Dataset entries
# # # #

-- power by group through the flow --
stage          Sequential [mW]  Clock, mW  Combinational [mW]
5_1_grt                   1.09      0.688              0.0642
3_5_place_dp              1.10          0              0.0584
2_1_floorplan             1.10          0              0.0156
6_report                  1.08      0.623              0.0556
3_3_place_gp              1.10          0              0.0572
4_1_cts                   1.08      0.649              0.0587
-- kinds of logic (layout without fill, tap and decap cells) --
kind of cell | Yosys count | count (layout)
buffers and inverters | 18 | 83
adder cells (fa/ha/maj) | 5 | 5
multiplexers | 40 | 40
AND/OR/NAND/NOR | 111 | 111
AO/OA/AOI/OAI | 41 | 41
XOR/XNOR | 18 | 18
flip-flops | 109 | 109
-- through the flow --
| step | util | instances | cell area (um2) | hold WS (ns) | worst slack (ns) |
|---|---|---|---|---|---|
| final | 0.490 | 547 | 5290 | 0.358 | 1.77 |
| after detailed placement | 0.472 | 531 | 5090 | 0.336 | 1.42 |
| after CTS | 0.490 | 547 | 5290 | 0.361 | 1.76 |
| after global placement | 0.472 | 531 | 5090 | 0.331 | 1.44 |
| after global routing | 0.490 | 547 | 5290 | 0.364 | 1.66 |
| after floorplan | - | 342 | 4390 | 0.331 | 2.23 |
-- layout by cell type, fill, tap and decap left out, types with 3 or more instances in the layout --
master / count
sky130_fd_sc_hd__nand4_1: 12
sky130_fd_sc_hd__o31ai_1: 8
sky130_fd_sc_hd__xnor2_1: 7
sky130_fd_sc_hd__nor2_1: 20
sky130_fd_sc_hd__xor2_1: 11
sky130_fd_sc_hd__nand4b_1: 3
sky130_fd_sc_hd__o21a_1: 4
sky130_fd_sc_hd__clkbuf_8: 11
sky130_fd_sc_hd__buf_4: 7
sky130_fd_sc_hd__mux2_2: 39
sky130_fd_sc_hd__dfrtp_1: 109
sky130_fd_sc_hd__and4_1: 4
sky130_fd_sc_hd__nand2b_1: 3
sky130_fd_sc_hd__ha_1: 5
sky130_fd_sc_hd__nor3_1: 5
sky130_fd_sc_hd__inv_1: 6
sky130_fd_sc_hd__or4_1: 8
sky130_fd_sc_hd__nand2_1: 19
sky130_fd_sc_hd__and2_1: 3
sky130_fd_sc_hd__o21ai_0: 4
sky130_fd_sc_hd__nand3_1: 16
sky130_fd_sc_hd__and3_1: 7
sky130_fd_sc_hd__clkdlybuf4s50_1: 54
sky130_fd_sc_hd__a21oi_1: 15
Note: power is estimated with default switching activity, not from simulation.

# # # #

__Activity__
Every line in the entries above that mentions the word "after" must be shown.

__Solution for this task__
| after detailed placement | 0.472 | 531 | 5090 | 0.336 | 1.42 |
| after CTS | 0.490 | 547 | 5290 | 0.361 | 1.76 |
| after global placement | 0.472 | 531 | 5090 | 0.331 | 1.44 |
| after global routing | 0.490 | 547 | 5290 | 0.364 | 1.66 |
| after floorplan | - | 342 | 4390 | 0.331 | 2.23 |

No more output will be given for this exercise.